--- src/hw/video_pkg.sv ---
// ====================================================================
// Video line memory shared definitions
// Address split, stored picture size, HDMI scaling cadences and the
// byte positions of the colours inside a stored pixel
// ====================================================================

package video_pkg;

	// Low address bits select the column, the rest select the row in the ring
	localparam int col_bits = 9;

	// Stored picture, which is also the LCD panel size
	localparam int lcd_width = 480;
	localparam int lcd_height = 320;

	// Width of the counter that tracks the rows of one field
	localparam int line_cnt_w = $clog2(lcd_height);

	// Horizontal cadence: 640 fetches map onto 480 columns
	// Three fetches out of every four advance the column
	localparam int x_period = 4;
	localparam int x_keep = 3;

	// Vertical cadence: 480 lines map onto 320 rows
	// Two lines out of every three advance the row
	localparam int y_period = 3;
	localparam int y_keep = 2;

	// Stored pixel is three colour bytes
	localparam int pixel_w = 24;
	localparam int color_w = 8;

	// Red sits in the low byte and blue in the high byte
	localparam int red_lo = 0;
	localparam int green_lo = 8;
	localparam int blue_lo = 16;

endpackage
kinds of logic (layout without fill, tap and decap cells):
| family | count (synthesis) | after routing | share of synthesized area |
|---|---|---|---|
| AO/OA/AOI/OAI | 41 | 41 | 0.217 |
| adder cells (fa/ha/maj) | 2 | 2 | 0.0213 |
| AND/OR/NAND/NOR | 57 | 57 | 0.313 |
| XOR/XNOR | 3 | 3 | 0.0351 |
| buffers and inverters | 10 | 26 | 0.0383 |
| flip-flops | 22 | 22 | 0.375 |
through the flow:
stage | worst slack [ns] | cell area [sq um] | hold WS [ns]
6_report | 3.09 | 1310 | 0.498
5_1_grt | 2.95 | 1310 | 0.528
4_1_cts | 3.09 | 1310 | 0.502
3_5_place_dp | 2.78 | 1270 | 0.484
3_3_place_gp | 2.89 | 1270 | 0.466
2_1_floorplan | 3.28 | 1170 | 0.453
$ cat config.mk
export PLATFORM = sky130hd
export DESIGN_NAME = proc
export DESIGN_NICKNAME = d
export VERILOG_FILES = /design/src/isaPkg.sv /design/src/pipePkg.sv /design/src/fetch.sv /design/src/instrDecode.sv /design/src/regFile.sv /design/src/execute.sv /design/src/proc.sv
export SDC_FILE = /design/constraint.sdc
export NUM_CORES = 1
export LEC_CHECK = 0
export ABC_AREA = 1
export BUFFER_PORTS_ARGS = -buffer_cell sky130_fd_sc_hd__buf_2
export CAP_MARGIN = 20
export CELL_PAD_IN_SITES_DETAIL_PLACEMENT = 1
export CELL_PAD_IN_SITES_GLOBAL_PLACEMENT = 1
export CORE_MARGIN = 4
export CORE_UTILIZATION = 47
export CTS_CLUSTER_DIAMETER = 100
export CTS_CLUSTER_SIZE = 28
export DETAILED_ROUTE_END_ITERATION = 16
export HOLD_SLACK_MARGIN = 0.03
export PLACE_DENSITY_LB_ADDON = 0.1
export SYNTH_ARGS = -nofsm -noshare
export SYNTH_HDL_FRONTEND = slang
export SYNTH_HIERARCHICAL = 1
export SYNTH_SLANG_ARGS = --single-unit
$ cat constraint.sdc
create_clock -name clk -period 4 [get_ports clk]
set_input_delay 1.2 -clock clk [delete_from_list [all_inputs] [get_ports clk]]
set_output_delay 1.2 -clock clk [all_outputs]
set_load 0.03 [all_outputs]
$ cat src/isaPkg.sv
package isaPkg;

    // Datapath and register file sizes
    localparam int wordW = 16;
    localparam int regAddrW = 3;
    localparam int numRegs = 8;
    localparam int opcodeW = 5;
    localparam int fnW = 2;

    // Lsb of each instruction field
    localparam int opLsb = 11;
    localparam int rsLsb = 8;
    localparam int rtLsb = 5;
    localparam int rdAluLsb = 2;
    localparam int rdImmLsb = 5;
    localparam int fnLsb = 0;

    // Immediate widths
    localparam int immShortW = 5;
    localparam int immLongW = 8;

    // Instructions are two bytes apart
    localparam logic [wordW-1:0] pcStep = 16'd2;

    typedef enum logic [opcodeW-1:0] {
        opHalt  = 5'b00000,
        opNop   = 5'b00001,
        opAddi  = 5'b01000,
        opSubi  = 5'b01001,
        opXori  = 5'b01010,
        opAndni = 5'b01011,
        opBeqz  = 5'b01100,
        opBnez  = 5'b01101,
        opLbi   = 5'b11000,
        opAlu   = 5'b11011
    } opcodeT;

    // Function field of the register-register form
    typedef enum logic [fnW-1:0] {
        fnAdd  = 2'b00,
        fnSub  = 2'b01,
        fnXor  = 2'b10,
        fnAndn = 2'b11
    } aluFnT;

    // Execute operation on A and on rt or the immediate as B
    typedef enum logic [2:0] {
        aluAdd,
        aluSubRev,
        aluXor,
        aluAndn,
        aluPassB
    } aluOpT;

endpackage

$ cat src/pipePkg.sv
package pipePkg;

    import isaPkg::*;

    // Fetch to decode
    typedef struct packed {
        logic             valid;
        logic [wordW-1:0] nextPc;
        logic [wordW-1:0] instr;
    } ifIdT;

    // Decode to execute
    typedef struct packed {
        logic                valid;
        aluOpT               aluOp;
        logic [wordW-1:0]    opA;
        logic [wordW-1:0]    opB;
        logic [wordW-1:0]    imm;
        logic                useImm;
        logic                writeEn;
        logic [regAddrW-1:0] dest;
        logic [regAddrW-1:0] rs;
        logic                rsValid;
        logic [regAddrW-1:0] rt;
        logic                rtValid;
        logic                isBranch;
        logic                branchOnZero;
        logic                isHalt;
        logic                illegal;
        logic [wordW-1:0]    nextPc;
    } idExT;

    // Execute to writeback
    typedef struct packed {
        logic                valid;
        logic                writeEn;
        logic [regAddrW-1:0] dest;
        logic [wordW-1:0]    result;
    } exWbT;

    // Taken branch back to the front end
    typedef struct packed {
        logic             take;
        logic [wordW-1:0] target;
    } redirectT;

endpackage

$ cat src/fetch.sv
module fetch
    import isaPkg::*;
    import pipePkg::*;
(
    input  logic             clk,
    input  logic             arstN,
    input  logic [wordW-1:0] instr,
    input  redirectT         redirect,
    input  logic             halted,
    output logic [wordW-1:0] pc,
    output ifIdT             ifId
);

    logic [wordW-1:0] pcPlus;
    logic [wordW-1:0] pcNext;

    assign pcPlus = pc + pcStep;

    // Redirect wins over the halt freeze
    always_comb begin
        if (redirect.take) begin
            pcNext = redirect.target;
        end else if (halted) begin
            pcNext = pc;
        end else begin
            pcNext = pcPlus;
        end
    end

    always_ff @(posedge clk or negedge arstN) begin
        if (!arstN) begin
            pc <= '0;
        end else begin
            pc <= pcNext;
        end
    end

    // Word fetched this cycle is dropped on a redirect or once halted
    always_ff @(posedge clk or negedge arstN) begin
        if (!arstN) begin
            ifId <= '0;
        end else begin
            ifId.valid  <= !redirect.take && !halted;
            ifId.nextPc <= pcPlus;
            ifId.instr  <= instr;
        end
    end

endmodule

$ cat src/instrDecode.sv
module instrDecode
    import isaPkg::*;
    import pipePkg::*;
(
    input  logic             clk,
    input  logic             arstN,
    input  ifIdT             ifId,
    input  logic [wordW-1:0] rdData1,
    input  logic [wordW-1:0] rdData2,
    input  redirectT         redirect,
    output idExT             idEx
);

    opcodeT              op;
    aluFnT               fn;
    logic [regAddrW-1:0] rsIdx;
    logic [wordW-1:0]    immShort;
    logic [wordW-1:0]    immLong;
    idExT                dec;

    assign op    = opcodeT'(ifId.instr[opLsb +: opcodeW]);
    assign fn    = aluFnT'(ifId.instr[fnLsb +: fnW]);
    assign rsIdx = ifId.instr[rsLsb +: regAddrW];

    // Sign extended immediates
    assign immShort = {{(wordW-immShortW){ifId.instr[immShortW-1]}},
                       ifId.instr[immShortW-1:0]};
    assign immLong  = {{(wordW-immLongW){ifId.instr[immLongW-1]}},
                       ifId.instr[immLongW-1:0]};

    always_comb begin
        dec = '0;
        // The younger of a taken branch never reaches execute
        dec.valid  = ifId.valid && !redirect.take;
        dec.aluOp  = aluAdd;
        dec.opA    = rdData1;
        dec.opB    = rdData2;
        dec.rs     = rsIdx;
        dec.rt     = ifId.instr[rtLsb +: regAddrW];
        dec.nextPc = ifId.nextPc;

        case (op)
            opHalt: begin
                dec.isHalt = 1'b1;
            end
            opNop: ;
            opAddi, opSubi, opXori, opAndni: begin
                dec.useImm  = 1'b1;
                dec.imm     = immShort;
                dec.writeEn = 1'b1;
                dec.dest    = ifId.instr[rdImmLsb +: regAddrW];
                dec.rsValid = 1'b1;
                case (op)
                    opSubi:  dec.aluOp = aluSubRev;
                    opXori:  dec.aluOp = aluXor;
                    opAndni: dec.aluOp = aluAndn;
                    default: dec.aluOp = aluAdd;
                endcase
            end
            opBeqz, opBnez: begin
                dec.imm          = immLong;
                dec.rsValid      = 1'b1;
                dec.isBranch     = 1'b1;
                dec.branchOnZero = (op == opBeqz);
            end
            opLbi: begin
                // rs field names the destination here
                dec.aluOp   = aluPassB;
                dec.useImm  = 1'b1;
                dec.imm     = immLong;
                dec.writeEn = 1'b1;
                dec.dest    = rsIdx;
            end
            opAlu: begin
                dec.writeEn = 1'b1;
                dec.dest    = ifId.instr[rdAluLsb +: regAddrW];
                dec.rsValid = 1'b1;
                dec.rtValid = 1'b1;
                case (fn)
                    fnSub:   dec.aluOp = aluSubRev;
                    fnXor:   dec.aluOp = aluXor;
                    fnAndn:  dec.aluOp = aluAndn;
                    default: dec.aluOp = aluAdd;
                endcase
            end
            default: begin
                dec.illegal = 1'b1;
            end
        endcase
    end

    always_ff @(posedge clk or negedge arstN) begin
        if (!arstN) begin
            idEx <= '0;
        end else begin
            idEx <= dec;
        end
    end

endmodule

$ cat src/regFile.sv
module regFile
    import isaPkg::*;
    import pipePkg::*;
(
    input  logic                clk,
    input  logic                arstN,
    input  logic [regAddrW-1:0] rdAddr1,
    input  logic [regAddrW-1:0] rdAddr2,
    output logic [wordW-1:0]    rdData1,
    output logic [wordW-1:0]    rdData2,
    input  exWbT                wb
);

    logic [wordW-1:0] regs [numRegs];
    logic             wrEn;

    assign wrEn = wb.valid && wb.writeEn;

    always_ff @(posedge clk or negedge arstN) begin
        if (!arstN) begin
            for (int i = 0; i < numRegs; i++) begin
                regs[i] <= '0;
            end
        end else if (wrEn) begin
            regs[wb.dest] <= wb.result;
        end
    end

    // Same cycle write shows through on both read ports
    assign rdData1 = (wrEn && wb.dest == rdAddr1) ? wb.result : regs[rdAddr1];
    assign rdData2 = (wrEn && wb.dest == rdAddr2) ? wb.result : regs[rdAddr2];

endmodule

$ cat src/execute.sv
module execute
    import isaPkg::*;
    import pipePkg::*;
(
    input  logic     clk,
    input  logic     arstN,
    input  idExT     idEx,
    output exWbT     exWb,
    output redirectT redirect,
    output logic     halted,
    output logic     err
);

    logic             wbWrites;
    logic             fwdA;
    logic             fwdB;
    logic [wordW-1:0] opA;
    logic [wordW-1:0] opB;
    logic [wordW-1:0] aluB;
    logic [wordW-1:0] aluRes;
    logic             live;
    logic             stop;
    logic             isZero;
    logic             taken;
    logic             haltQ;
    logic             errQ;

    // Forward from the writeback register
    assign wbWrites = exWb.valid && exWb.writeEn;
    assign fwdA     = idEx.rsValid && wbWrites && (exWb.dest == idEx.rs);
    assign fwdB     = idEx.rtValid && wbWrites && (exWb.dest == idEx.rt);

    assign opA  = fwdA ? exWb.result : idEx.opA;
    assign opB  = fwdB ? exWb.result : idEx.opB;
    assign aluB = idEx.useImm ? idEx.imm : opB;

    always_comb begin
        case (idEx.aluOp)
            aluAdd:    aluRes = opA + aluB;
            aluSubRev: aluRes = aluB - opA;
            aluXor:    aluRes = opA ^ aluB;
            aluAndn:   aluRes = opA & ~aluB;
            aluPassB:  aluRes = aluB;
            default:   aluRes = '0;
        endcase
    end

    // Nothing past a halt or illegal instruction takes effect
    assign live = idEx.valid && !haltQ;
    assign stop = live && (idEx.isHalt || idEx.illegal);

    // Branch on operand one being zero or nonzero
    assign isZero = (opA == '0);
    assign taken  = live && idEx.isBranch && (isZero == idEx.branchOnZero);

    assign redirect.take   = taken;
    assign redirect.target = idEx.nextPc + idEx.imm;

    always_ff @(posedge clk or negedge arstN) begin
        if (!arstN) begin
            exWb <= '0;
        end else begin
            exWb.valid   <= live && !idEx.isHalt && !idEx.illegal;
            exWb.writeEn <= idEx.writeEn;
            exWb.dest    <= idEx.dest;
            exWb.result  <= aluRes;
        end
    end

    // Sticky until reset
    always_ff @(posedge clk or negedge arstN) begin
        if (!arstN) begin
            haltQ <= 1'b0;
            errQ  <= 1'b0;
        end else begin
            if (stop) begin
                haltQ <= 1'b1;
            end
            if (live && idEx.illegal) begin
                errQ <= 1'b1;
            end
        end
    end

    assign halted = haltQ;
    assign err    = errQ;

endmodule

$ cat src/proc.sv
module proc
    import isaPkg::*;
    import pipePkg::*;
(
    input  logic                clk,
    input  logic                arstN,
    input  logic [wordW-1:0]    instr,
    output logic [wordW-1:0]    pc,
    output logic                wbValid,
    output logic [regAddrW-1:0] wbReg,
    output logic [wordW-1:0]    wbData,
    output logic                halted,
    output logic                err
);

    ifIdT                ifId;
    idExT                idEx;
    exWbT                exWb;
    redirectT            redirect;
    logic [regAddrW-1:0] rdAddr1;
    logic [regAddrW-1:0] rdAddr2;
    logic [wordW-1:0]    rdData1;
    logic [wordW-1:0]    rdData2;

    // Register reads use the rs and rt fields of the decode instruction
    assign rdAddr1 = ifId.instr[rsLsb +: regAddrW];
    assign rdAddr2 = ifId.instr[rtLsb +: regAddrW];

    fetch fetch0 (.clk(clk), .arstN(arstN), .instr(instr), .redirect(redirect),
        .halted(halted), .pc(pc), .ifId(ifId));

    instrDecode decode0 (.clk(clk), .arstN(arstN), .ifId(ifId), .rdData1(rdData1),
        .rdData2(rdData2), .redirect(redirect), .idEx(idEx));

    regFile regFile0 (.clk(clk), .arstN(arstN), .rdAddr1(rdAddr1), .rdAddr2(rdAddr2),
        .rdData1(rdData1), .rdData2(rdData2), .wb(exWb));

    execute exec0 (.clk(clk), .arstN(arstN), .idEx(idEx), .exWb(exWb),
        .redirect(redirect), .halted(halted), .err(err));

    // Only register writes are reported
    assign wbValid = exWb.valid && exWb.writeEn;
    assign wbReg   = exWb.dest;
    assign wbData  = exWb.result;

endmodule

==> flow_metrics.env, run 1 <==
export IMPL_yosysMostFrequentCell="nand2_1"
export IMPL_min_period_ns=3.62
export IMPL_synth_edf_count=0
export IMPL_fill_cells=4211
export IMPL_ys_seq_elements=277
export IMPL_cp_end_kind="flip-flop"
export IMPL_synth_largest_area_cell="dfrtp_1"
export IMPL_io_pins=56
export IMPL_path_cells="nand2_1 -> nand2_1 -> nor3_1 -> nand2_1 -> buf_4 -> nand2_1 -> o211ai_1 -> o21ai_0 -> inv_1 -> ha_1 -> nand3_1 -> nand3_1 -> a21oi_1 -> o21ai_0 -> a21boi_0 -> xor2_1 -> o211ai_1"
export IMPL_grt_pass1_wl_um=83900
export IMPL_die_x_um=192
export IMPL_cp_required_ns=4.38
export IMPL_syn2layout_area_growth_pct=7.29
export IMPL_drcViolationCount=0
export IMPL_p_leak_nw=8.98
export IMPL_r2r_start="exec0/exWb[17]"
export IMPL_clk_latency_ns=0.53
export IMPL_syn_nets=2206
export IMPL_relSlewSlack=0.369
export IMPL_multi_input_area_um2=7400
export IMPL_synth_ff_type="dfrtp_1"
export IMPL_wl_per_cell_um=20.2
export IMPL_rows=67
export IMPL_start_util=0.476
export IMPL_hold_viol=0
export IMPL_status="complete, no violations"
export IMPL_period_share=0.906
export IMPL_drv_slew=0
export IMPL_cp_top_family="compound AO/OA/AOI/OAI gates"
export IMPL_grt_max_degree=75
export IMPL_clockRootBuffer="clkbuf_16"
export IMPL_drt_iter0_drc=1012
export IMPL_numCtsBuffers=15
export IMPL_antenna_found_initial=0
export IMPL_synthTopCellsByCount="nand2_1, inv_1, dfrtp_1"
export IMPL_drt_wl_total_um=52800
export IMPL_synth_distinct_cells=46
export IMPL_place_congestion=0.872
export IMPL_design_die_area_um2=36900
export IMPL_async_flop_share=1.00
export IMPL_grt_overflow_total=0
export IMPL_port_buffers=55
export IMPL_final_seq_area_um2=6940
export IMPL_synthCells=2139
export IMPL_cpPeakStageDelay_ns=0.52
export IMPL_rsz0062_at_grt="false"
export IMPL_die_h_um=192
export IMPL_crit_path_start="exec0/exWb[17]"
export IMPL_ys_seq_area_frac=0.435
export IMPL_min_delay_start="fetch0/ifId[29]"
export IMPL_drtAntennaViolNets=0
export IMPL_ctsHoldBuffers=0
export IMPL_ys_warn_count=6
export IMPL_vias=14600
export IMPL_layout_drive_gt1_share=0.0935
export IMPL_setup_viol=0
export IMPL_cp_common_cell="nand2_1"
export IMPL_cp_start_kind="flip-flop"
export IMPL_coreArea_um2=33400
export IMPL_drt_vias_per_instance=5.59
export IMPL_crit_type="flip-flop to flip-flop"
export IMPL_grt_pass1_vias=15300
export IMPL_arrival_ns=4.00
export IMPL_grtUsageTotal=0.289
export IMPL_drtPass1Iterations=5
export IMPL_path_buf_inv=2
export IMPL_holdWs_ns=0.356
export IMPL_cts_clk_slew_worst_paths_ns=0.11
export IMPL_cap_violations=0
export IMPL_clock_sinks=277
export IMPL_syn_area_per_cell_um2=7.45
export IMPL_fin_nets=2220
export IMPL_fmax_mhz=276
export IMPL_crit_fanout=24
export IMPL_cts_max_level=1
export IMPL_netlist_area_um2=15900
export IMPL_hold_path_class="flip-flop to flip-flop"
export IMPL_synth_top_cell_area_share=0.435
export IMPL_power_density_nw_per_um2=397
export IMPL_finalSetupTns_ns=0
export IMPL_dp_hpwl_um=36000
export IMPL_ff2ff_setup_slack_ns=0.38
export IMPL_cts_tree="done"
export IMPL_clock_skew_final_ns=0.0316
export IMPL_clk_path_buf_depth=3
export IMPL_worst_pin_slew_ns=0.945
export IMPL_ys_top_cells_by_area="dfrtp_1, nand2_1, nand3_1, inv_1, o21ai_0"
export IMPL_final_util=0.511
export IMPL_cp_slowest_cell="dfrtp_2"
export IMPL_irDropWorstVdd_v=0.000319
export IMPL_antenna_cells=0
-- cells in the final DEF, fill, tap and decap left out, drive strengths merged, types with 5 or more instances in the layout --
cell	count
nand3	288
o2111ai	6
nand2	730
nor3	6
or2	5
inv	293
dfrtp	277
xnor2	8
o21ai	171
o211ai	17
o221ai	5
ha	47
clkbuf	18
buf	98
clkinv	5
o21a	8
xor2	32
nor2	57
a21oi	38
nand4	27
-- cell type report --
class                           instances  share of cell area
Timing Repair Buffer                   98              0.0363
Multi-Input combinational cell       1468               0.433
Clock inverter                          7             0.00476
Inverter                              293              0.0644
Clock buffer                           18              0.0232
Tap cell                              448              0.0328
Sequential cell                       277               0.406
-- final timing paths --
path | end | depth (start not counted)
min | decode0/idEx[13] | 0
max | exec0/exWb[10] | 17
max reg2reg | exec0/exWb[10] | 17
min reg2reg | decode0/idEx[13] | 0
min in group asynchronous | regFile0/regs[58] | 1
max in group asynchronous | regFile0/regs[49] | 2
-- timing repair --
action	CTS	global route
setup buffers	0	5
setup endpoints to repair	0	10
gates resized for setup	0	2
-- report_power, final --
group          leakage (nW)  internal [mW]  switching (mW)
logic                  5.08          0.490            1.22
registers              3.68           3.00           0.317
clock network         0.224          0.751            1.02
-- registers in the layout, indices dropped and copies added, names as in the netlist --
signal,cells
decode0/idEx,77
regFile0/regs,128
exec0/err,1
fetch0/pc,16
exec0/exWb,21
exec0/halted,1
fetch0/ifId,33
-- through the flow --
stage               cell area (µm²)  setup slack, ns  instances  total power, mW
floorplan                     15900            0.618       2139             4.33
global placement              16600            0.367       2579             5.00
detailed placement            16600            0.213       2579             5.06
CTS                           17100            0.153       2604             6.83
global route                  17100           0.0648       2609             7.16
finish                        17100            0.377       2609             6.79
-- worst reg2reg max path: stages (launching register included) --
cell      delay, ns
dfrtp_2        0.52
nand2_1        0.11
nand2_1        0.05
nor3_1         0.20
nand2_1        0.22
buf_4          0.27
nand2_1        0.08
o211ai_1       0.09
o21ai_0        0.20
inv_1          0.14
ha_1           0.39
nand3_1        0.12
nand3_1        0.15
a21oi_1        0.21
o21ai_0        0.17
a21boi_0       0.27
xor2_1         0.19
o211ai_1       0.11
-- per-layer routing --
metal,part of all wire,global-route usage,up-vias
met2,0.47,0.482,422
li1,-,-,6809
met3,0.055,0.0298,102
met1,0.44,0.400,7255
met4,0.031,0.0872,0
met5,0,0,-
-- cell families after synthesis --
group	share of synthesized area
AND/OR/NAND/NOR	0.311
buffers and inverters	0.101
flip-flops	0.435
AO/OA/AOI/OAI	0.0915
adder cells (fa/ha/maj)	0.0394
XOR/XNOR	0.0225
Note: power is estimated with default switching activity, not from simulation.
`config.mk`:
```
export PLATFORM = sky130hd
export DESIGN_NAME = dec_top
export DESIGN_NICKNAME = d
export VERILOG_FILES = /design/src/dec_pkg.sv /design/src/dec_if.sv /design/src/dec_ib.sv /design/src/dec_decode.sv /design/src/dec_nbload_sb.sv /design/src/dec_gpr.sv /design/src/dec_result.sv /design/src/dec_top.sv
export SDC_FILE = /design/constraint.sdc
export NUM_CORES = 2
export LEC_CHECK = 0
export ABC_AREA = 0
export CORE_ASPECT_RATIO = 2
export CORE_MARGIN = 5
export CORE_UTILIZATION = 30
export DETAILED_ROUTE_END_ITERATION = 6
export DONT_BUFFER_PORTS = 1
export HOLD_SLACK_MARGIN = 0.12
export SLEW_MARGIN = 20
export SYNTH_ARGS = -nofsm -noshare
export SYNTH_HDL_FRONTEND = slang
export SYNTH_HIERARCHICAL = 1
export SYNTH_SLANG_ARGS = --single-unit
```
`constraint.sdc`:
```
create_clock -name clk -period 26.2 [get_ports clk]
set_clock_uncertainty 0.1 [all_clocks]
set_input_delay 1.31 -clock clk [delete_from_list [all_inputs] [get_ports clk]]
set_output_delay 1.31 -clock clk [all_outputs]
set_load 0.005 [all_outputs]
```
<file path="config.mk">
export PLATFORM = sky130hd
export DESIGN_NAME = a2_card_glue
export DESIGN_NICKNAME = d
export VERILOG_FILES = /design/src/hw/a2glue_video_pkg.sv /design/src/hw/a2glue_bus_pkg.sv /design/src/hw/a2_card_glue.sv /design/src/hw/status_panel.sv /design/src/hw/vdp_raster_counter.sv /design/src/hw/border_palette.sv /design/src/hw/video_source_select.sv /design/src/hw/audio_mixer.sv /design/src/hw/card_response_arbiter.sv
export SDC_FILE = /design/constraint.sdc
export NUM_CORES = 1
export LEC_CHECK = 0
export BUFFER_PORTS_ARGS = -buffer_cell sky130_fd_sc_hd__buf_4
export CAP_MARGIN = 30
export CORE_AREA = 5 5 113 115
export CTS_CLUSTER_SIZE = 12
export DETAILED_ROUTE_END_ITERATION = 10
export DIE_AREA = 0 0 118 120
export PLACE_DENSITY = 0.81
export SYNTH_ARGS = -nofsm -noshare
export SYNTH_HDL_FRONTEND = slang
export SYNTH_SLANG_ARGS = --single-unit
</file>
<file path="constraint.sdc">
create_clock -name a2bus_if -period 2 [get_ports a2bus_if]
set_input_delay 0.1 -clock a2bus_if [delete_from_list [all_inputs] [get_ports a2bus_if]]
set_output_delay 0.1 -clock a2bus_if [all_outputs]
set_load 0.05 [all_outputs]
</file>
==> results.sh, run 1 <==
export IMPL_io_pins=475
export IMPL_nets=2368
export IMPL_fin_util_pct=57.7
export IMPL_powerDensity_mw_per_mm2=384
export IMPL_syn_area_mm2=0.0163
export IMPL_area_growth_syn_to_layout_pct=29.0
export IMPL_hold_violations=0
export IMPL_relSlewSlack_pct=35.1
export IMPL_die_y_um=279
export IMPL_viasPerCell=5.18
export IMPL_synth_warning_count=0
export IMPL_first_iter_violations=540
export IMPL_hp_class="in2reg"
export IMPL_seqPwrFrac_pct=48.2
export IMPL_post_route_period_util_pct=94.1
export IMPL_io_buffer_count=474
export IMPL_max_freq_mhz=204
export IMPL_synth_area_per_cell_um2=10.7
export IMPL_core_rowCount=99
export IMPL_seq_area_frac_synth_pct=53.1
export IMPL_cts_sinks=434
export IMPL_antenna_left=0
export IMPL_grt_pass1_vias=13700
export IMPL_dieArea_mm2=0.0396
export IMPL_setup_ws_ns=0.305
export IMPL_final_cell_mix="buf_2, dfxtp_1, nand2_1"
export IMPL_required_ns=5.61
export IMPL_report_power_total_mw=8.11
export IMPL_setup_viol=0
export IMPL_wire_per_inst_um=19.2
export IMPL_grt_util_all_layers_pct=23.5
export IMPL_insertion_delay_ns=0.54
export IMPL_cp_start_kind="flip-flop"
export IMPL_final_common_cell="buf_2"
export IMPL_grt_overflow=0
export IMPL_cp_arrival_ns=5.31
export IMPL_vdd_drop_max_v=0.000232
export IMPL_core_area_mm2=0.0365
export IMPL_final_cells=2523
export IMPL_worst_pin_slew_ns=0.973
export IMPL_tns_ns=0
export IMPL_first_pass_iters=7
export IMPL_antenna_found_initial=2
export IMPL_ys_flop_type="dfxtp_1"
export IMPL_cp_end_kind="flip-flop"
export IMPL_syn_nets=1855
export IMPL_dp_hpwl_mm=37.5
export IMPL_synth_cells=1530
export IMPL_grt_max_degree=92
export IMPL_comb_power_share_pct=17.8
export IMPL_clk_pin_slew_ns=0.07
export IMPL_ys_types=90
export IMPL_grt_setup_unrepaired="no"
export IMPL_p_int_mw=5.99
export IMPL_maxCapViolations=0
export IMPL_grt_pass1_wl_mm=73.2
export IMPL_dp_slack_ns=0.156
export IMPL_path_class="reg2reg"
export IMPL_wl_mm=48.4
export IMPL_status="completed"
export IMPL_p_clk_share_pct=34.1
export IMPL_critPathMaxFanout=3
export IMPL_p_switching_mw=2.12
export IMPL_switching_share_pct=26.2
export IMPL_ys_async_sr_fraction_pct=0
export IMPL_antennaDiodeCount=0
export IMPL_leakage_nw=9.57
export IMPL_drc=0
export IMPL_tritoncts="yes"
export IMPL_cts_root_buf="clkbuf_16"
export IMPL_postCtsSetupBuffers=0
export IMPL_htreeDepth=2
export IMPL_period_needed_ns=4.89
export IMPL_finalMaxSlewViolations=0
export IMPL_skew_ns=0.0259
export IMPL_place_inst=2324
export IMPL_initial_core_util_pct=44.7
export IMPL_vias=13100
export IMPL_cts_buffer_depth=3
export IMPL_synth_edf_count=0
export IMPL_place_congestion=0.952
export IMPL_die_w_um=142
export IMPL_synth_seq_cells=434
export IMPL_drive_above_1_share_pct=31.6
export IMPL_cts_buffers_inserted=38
☆ ☆ ☆ ☆ ☆
REQUIREMENT >> Everything in the material above from the line that has "kinds of logic" through the line that has "3_3_place_gp | 2.89 | 1270 | 0.466" must be duplicated exactly, with no other lines given.

WORKED SOLUTION >>
kinds of logic (layout without fill, tap and decap cells):
| family | count (synthesis) | after routing | share of synthesized area |
|---|---|---|---|
| AO/OA/AOI/OAI | 41 | 41 | 0.217 |
| adder cells (fa/ha/maj) | 2 | 2 | 0.0213 |
| AND/OR/NAND/NOR | 57 | 57 | 0.313 |
| XOR/XNOR | 3 | 3 | 0.0351 |
| buffers and inverters | 10 | 26 | 0.0383 |
| flip-flops | 22 | 22 | 0.375 |
through the flow:
stage | worst slack [ns] | cell area [sq um] | hold WS [ns]
6_report | 3.09 | 1310 | 0.498
5_1_grt | 2.95 | 1310 | 0.528
4_1_cts | 3.09 | 1310 | 0.502
3_5_place_dp | 2.78 | 1270 | 0.484
3_3_place_gp | 2.89 | 1270 | 0.466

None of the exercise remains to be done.